On basis of the observations mentioned in the current commentary, Massar recommends the following:
- In order to make the personal data protection law effective, the Egyptian authorities should carry out a thorough legislative revision of all the other laws that organize daily dealings entailing data sharing. The personal data protection law should be designated the ruling text entitled to organize and protect all that is related to the circulation of personal data.
- The authorities should revise the procedural rules stated in the personal data protection law. The law should be amended to allow for adding all the regulations related to data protection and sharing, without any reference to executive regulations or administrative decrees. The personal data protection law referred especially important procedural details to its executive regulations. This contradicts the special nature of the law: it is, by its nature, a procedural law. Procedural laws should be comprehensive and self-contained, and all procedural details should be mentioned in it for the sake of stability. Referrals to executive regulations that can be changed single-handedly by the executive authority should be allowed.
- The authorities should abide by the rules provided by the PDPC pertaining to the collection fees in exchange for data protection services. The PDPC service pricing upper limit is very high (EGP 20,000). Hence the PDPC choice of prices should take in consideration the actual cost of data access.
- The ratification of the law should be a step to be followed by the formation of independent agencies capable of following up on the execution of the legal commitments of the law addressees. In this regard, the law’s article detailing the composition of the board of PDPC should be amended to allow for the representation of interest groups and data subjects.
- The law should be amended to add clear procedural texts organizing the steps that should be taken in case there is a need to amend, delete, or correct personal data retained by a holder, controller or processor.
- There is a need to amend the law articles pertaining to the role and responsibilities of the PDPC in case there is data sharing across borders.
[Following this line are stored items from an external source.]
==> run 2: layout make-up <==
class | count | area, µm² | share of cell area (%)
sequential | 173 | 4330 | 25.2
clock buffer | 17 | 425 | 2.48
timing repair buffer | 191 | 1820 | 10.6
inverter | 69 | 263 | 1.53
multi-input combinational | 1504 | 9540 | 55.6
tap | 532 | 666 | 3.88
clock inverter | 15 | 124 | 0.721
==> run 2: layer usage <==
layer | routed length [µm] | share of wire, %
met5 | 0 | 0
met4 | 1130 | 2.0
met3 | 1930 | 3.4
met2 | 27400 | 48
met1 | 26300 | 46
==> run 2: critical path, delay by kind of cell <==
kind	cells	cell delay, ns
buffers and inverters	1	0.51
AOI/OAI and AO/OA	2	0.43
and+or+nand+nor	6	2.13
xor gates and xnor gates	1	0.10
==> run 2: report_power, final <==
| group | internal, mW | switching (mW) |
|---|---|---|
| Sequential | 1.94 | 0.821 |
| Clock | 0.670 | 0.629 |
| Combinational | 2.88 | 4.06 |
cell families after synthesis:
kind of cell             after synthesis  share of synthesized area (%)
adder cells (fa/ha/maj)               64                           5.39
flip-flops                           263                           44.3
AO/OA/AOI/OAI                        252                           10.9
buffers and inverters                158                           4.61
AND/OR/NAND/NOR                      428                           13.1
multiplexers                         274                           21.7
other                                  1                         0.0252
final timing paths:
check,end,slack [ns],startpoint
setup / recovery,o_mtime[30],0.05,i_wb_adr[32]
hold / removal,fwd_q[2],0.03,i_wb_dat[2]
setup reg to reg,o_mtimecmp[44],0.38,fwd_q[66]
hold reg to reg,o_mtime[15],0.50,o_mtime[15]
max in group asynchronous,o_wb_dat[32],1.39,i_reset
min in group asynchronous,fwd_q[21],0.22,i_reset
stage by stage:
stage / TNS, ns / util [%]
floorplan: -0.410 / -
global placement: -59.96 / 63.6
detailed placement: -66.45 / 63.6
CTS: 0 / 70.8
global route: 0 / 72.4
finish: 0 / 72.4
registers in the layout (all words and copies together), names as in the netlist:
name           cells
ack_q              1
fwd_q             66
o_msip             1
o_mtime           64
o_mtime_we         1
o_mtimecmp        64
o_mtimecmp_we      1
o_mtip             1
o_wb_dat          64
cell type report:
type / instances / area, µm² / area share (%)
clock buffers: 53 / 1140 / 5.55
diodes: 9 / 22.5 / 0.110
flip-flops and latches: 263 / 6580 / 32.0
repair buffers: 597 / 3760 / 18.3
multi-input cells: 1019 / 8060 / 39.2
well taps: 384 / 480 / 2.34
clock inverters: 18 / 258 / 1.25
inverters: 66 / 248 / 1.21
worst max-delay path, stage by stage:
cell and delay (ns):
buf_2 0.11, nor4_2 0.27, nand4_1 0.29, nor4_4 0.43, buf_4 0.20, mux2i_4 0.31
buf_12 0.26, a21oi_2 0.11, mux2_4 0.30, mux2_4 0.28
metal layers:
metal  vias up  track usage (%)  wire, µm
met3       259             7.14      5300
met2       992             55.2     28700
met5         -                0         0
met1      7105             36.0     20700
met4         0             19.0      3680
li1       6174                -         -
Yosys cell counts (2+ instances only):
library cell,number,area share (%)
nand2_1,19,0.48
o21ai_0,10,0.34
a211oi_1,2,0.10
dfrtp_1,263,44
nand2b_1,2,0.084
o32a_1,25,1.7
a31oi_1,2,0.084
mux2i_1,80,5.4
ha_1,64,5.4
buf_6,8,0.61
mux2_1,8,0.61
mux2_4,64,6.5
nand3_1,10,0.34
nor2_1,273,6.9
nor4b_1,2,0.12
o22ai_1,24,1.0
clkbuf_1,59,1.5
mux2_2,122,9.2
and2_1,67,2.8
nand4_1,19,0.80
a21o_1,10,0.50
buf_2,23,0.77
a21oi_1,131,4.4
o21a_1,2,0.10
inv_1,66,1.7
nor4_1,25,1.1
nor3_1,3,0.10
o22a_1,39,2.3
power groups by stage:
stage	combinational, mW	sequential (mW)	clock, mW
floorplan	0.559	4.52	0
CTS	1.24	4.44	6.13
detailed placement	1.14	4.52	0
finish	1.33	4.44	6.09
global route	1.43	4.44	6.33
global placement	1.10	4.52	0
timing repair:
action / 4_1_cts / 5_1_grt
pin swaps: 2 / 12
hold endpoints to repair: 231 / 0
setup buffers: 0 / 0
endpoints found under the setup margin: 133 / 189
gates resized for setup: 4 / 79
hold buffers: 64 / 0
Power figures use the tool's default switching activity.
### config.mk
export PLATFORM = sky130hd
export DESIGN_NAME = cpld_io_cmd_bank_flat
export DESIGN_NICKNAME = d
export VERILOG_FILES = /design/src/rtl/cpld_io_cmd_bank_pkg.sv /design/src/rtl/cpld_io_cmd_bank_if.sv /design/src/rtl/strobe_debounce_edge.sv /design/src/rtl/cpld_io_cmd_bank.sv /design/src/flat_wrapper.sv
export SDC_FILE = /design/constraint.sdc
export NUM_CORES = 1
export LEC_CHECK = 0
export BUFFER_PORTS_ARGS = -buffer_cell sky130_fd_sc_hd__buf_2
export CAP_MARGIN = 20
export CORE_MARGIN = 5
export CORE_UTILIZATION = 35
export DETAILED_ROUTE_END_ITERATION = 6
export RECOVER_POWER = 100
export REMOVE_ABC_BUFFERS = 1
export SLEW_MARGIN = 25
export SYNTH_ARGS = -nofsm -noshare
export SYNTH_HDL_FRONTEND = slang
export SYNTH_SLANG_ARGS = --single-unit
export TNS_END_PERCENT = 30
### constraint.sdc
create_clock -name clkDspIn -period 2.2 [get_ports clkDspIn]
set_input_delay 0.22 -clock clkDspIn [delete_from_list [all_inputs] [get_ports clkDspIn]]
set_output_delay 0.22 -clock clkDspIn [all_outputs]
set_load 0.05 [all_outputs]
### src/rtl/cpld_io_cmd_bank_pkg.sv
// Shared IO CPLD address definitions: command opcodes and the command bank base.
// No logic; constants only.
// No flow control.
package cpld_io_cmd_bank_pkg;

    typedef enum logic [1:0] {
        OP_SR  = 2'b00,
        OP_TGL = 2'b01,
        OP_PLS = 2'b10,
        OP_CTL = 2'b11
    } op_e;

    localparam logic [10:0] BANK_BASE_ADDR = 11'h100;
    localparam int          CH_IDX_W       = 5;
    localparam int          TIMER_W        = 8;

endpackage

### src/rtl/cpld_io_cmd_bank_if.sv
// Buffered DSP external-bus strobes and address lines seen by the IO CPLD.
// Combinational wires, no latency.
// No backpressure; the DSP owns the bus timing.
interface cpld_io_cmd_bank_if #(
    parameter int AB_W = 11
);
    logic            re;
    logic            we;
    logic [AB_W-1:0] ab;

    modport master (output re, output we, output ab);
    modport slave  (input  re, input  we, input  ab);
endinterface

### src/rtl/strobe_debounce_edge.sv
// Debounces an active-low strobe over DEB_DEPTH samples and emits a one-cycle fire.
// fire is combinational from the sample register: DEB_DEPTH-1 cycles after the first low sample.
// No backpressure; the strobe must be seen high again before it can re-fire.
module strobe_debounce_edge #(
    parameter int DEB_DEPTH = 2
) (
    input  logic clk,
    input  logic rst_n,
    input  logic strobe_n,
    output logic fire
);

    logic [DEB_DEPTH-1:0] sh_q, sh_d;
    logic                 deb;
    logic                 deb_prev_q, deb_prev_d;

    always_comb begin
        sh_d       = (sh_q << 1) | DEB_DEPTH'(strobe_n);
        deb        = ~|sh_q;
        deb_prev_d = deb;
        fire       = deb & ~deb_prev_q;
    end

    // Samples reset to "high" so a strobe held low across reset still needs the full debounce.
    always_ff @(posedge clk or negedge rst_n) begin
        if (!rst_n) begin
            sh_q       <= '1;
            deb_prev_q <= 1'b0;
        end else begin
            sh_q       <= sh_d;
            deb_prev_q <= deb_prev_d;
        end
    end

endmodule
[src/rtl/sd_write_arbiter.sv]
// Two-requester round-robin arbiter that shares one SD controller for 512-byte sector writes.
// Optional watchdog/FAULT state is built only when SD_ARB_TIMEOUT_EN is defined.
module sd_write_arbiter #(
    parameter int TIMEOUT_CYCLES = 25000000
) (
    input  logic        clk,
    input  logic        reset,
    input  logic        req0,
    input  logic        req1,
    input  logic [31:0] addr0,
    input  logic [31:0] addr1,
    input  logic [7:0]  din0,
    input  logic [7:0]  din1,
    output logic        grant0,
    output logic        grant1,
    output logic        next0,
    output logic        next1,
    input  logic        sd_ready,
    input  logic        sd_ready_for_next_byte,
    output logic        sd_wr,
    output logic [31:0] sd_address,
    output logic [7:0]  sd_din,
    output logic        busy,
    output logic        timeout,
    output logic [2:0]  dbg_state
);

    // Handshake: a sector starts when sd_ready=1 is seen in IDLE; sd_wr is held until the
    // controller drops sd_ready; each cycle sd_ready_for_next_byte=1 in XFER consumes one byte.
`ifdef SD_ARB_TIMEOUT_EN
    typedef enum logic [2:0] {
        S_IDLE  = 3'd0,
        S_ISSUE = 3'd1,
        S_XFER  = 3'd2,
        S_DONE  = 3'd3,
        S_FAULT = 3'd4
    } state_t;
`else
    typedef enum logic [2:0] {
        S_IDLE  = 3'd0,
        S_ISSUE = 3'd1,
        S_XFER  = 3'd2,
        S_DONE  = 3'd3
    } state_t;
`endif

    state_t      state_q, state_d;
    logic        owner_q, owner_d;
    logic        last_q, last_d;
    logic [31:0] sd_address_q, sd_address_d;
    logic [9:0]  cnt_q, cnt_d;
    logic        owned;
    logic        byte_pulse;
    logic        unused_bits;

    assign unused_bits = ^{addr0[8:0], addr1[8:0]};

`ifdef SD_ARB_TIMEOUT_EN
    localparam int WDW = (TIMEOUT_CYCLES > 1) ? $clog2(TIMEOUT_CYCLES) : 1;
    localparam logic [WDW-1:0] WD_LIMIT = WDW'(TIMEOUT_CYCLES - 1);
    logic [WDW-1:0] wdog_q, wdog_d;
`else
    localparam int unused_timeout_cycles = TIMEOUT_CYCLES;
`endif

    assign owned      = (state_q == S_ISSUE) || (state_q == S_XFER) || (state_q == S_DONE);
    assign byte_pulse = (state_q == S_XFER) && sd_ready_for_next_byte;

    always_comb begin
        state_d      = state_q;
        owner_d      = owner_q;
        last_d       = last_q;
        sd_address_d = sd_address_q;
        cnt_d        = cnt_q;

        case (state_q)
            S_IDLE: begin
                if (sd_ready && (req0 || req1)) begin
                    // On a tie the requester that was not served last wins.
                    owner_d      = (req0 && req1) ? ~last_q : req1;
                    sd_address_d = owner_d ? {addr1[31:9], 9'b0} : {addr0[31:9], 9'b0};
                    cnt_d        = '0;
                    state_d      = S_ISSUE;
                end
            end
            S_ISSUE: begin
                if (!sd_ready) begin
                    state_d = S_XFER;
                end
            end
            S_XFER: begin
                if (sd_ready_for_next_byte) begin
                    cnt_d = cnt_q + 10'd1;
                    if (cnt_q == 10'd511) begin
                        state_d = S_DONE;
                    end
                end
            end
            S_DONE: begin
                if (sd_ready) begin
                    last_d  = owner_q;
                    state_d = S_IDLE;
                end
            end
            default: begin
                state_d = state_q;
            end
        endcase

`ifdef SD_ARB_TIMEOUT_EN
        wdog_d = '0;
        if (owned) begin
            if ((state_d != state_q) || byte_pulse) begin
                wdog_d = '0;
            end else if (wdog_q == WD_LIMIT) begin
                state_d = S_FAULT;
            end else begin
                wdog_d = wdog_q + 1'b1;
            end
        end
`endif
    end

    always_ff @(posedge clk) begin
        if (reset) begin
            state_q      <= S_IDLE;
            owner_q      <= 1'b0;
            last_q       <= 1'b1;
            sd_address_q <= '0;
            cnt_q        <= '0;
        end else begin
            state_q      <= state_d;
            owner_q      <= owner_d;
            last_q       <= last_d;
            sd_address_q <= sd_address_d;
            cnt_q        <= cnt_d;
        end
    end

`ifdef SD_ARB_TIMEOUT_EN
    always_ff @(posedge clk) begin
        if (reset) begin
            wdog_q <= '0;
        end else begin
            wdog_q <= wdog_d;
        end
    end

    assign timeout = (state_q == S_FAULT);
`else
    assign timeout = 1'b0;
`endif

    always_comb begin
        grant0 = owned && !owner_q;
        grant1 = owned && owner_q;
        next0  = byte_pulse && !owner_q;
        next1  = byte_pulse && owner_q;
        sd_wr  = (state_q == S_ISSUE);
        sd_din = 8'd0;
        if (state_q == S_XFER) begin
            sd_din = owner_q ? din1 : din0;
        end
    end

    assign sd_address = sd_address_q;
    assign busy       = (state_q != S_IDLE);
    assign dbg_state  = state_q;

endmodule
One major responsibility is that the PDPC should explain the dangers entailed in data sharing with certain parties outside Egypt (parties that do not uphold the minimum requirements for data protection). There is also a need to explain the PDPC’s role as regards receiving and following up on complaints from users whose data was breached outside the Egyptian borders. And finally, there is a need to clearly state the policies and regulations needed to transfer, store, process, or access personal data across borders, as the law referred this to its executive regulations, which is unimaginable considering the importance of these policies.
- The law’s articles pertaining to users’ rights should be amended to include committing the controller/processor to provide the personal data requested by the user in suitable format. The data subject also has the right to be informed in case of any violation to his personal data, and hence the law should be clear as regards the time limit for notification and its exact procedures.
- Additional articles obliging the holder/controller to inform the user of his basic rights as regards collecting, processing, retaining, and accessing data should be added to the law. These rights should include informing the user of the aims behind processing his data and giving him the contact information of the holder/controller/processor dealing with it in case he needs to omit or amend something.